The "Q" stands for "quack", a reference to the wide stance and waddling gait of ducks. The term was coined by Grant Petersen during his time at Bridgestone Bicycles.

== Benefits of a short Q factor ==
Q factor is a function of both the bottom bracket width (axle length) and the cranks. Bottom brackets axles vary in length from 102mm to 127mm. Mountain bike cranks are typically about 20mm wider than road cranks.

A larger Q factor (wider tread) will mean less cornering clearance (while pedaling) for the same bottom bracket height and crank length. A smaller Q factor (narrower tread) is desirable on faired recumbent bicycles because then the fairing can also be narrower, hence smaller and lighter. Sheldon Brown said that a narrower tread is ergonomically superior because it more closely matches the nearly-inline track of human footsteps.
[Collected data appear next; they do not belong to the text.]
This design comes from an exercise in tuning for small area and a short achievable clock period on the open sky130 flow, not from production work. RTL that was checked went through simulation tests only; none was proved equivalent to the original.

main:
==> flow/design.v (excerpt) <==
module folding_2(Xn,Yn,a,b,clk,switch,rst);
input [15:0] Xn,a,b;
input clk,switch,rst;
output reg [15:0] Yn;
reg ph;                   
reg phn;                  
reg rq;                   
reg [7:0] bone, btwo, bneg;    
reg [15:0] yo;            
reg [15:0] h2, h3;        
reg [15:0] h4;            
reg [15:0] as_, ac;       
wire sh = phn | rq;       
genvar gk, gi;
wire [255:0] bpn;         
wire [15:0] cn = rst ? 16'd0 : (ph ? b : a);    
wire [16:0] ce = {cn, 1'b0};
wire [7:0] eone, etwo, eneg;
generate for (gk = 0; gk < 8; gk = gk + 1) begin : g_bo
  assign eone[gk] = ce[2*gk+1] ^ ce[2*gk];
  assign etwo[gk] = (ce[2*gk+2] & ~ce[2*gk+1] & ~ce[2*gk]) | (~ce[2*gk+2] & ce[2*gk+1] & ce[2*gk]);
  assign eneg[gk] = ce[2*gk+2];
  bpp0 q0 (yo[0], bone[gk], bneg[gk], bpn[gk*16]);
  for (gi = 1; gi < 16 - 2*gk; gi = gi + 1) begin : g_bpi
    bpp q (yo[gi], yo[gi-1], bone[gk], btwo[gk], bneg[gk], bpn[gk*16 + gi]);
  end
end endgenerate
wire [15:0] asg = as_ & {16{ph}};       
wire [15:0] acg = ac & {16{ph}};
wire [15:0] tsn, tcn, ysum;    
wire s1, k2;
wire s3, k4;
wire s5, k6;
wire s7, k8;
wire s9, k10;
wire s11, k12;
wire s13, k14;
wire s15, k16;
wire s17, k18;
wire s19, k20;
wire s21, k22;
wire s23, k24;
wire s25, k26;
wire s27, k28;
wire s29, k30;
wire s31, k32;
wire s33, k34;
wire s35, k36;
wire s37, k38;
wire s39, k40;
wire s41, k42;
wire s43, k44;
wire s45, k46;
wire s47, k48;
wire s49, k50;
wire s51, k52;
wire s53, k54;
wire s55, k56;
wire s57, k58;
wire s59, k60;
  ...
==> flow/config.mk <==
export PLATFORM = sky130hd
export DESIGN_NAME = folding_2
export DESIGN_NICKNAME = folding_2
export VERILOG_FILES = /design/flow/design.v
export SDC_FILE = /design/flow/constraint.sdc
export NUM_CORES = 4
export LEC_CHECK = 0
export ABC_CLOCK_PERIOD_IN_PS = 3000
export CAP_MARGIN = 20
export CORE_MARGIN = 2
export CORE_UTILIZATION = 40
export SLEW_MARGIN = 20
export SYNTH_HIERARCHICAL = 1
export SYNTH_MINIMUM_KEEP_SIZE = 0
==> flow/constraint.sdc <==
create_clock -name core_clock -period 8.0 [get_ports {clk}]
set_input_delay 1.6000 -clock core_clock [delete_from_list [all_inputs] [get_ports {clk}]]
set_output_delay 1.6000 -clock core_clock [all_outputs]
set_load 0.01 [all_outputs]
standard.sh (not shown) runs the stock make flow with config.mk's settings and CLKGATE_MAP_FILE= SYNTH_SCRIPT=/design/flow/synth_recipe.tcl, a recipe that flattens the netlist after the stock synthesis.
==> flow/flow/run.sh <==
#!/bin/bash
# Own flow: the standard ORFS flow (standard.sh), with these changes:
#  - ports are buffered with sky130_fd_sc_hd__buf_1 (the resizer upsizes them where timing needs it)
#  - timing repair aims at 5.25 ns of setup slack
#  - CTS uses clkbuf_4/clkbuf_8 and inserts no dummy loads
# Each step's output goes to its own log in the work folder (ORFS also keeps its logs in orfs/logs).
set -euo pipefail
export BUFFER_PORTS_ARGS="-buffer_cell sky130_fd_sc_hd__buf_1"
export SETUP_SLACK_MARGIN=5.25
export CTS_ARGS="-sink_clustering_enable -repair_clock_nets -dont_use_dummy_load -buf_list {sky130_fd_sc_hd__clkbuf_4 sky130_fd_sc_hd__clkbuf_8}"
net="$PWD/orfs/results/sky130hd/folding_2/base/1_2_yosys.v"
bash standard.sh "$net" > synth.log 2>&1
n=$(grep -c 'sky130_fd_sc_hd__a22oi_2 ' "$net" || true)
sed -i 's/sky130_fd_sc_hd__a22oi_2 /sky130_fd_sc_hd__a22oi_1 /' "$net"
echo "swapped $n a22oi_2 for a22oi_1" > swap.log
bash standard.sh > standard.log 2>&1
main finished all stages; the layout is clean.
Research from the University of Birmingham in the United Kingdom suggests narrower Q factors are more efficient, likely due to improved application of force during the pedal stroke, as well the potential for reduced knee variability and risk of injury.

=== Notable examples ===
"Old Faithful" was a homebuilt bike that Graeme Obree famously used in 1993 to 1995 at his attempts at the hour record, which had a very narrow bottom bracket measuring only 40 mm wide, and famously also used "washing machine" bearings.

Walser model 5 designed by Andy Walzer from Switzerland was a narrow time trial bike with a 50 mm bottom bracket notably used by Jan Ullrich in the 2003 Tour de France riding for Team Bianchi, and from 2004 to 2006 for T-Mobile Team. The bike also had a narrow rear hub spacing of 110 mm, which is 20 mm narrower than the 130 mm that was standard on road and time trial bikes at the time, resulting in the bike needing custom cranks and custom rear wheels. Narrow Walzer bikes are also said to have been owned by Michael Rich and Lance Armstrong, but for Armstrong the bicycle allegedly resulted in reduced power output "and the smaller Q-factor was rumoured to have induced tendonitis".

Pinarello Bolide F HR was a track bicycle used by Filippo Ganna in 2022 to set the hour record, and featured a narrow profile with a 54 mm bottom bracket, 89 mm rear hub and 69 mm front hub.